It depends on who is asking. Generally speaking, given how many competitors and alternatives there still are, we are in the early stages of determining who the winners and losers will be. If you are a programmer or data scientist, who knows how to write code, there are lots of options. However, we seem to be moving from batch parallel processing to real-time so the tool sets are in flux for developers too. In other words, we may have already moved beyond Hadoop before most organizations have even heard of it. If you are a business user, who doesn't want to deal with the details of technology, the options are smaller in size. We also don't know what the ultimate resolution will be on the database front. Some would argue that at a semantic level structure is required to derive any meaning. It isn't surprising to them that one of the biggest uses of Big Data today is turning unstructured data into structured data. SQL databases run fast too, if you stick the entire file into memory and turn off all the atomicity features. Success is also a function of domain. It is easier to predict the future behaviour of natural objects, other than humans, than humans. However, we seem to be experiencing success at predicting the ripple effects of crime (i.e. LA police department), even if we can't predict the first event and humans tend to be very predictable when it comes to shopping habits.

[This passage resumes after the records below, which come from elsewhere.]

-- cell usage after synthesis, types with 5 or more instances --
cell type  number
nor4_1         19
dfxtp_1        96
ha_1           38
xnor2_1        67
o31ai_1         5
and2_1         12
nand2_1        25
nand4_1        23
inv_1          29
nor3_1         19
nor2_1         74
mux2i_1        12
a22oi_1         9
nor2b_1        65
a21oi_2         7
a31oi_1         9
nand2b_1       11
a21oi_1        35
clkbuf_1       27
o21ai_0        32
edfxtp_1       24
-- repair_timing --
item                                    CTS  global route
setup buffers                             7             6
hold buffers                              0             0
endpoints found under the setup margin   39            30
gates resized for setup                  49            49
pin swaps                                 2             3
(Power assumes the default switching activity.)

Bill makes a good definition, but I would also add to this, as Big Data alone is just data - for which you could say so what?
So maybe we should start talking about Big Insight leading to Business Actions! Unless we derive insight from the data and then use this to drive action why have we been playing with all this data in the first place?
And by the way, the whole Big Data band wagon is a very useful platform to re-energise use of Analytics generally.
Part of the challenge is to understand the tools well enough to know what's useless and what's valuable. Tools that detect patterns and trends from sensors in a jetliner are going to be vastly different than looking for consumer sentiments on Twitter. Companies need to understand what's important to them and dig into the data than can provides them with relevant insights.
The phrase has not single definition. But generally I think of it as all the data you are going to need to access, store, process and analyze that your current systems are very likely not able to handle. These data will be comprised largely of unstructured and semi-structured data, the processing and analysis of which clearly exceed the boundaries of traditional systems and platforms today. Also many new tools and operating environments are evolving or which there will be a need for new skills and staff, not easily found. Oy, it's going to be a mess!
There's so much confusion around what constitutes Big Data, which I analyzed in this blog post. What do you think it is?
Is you say it's everything (all data), it's really nothing, right?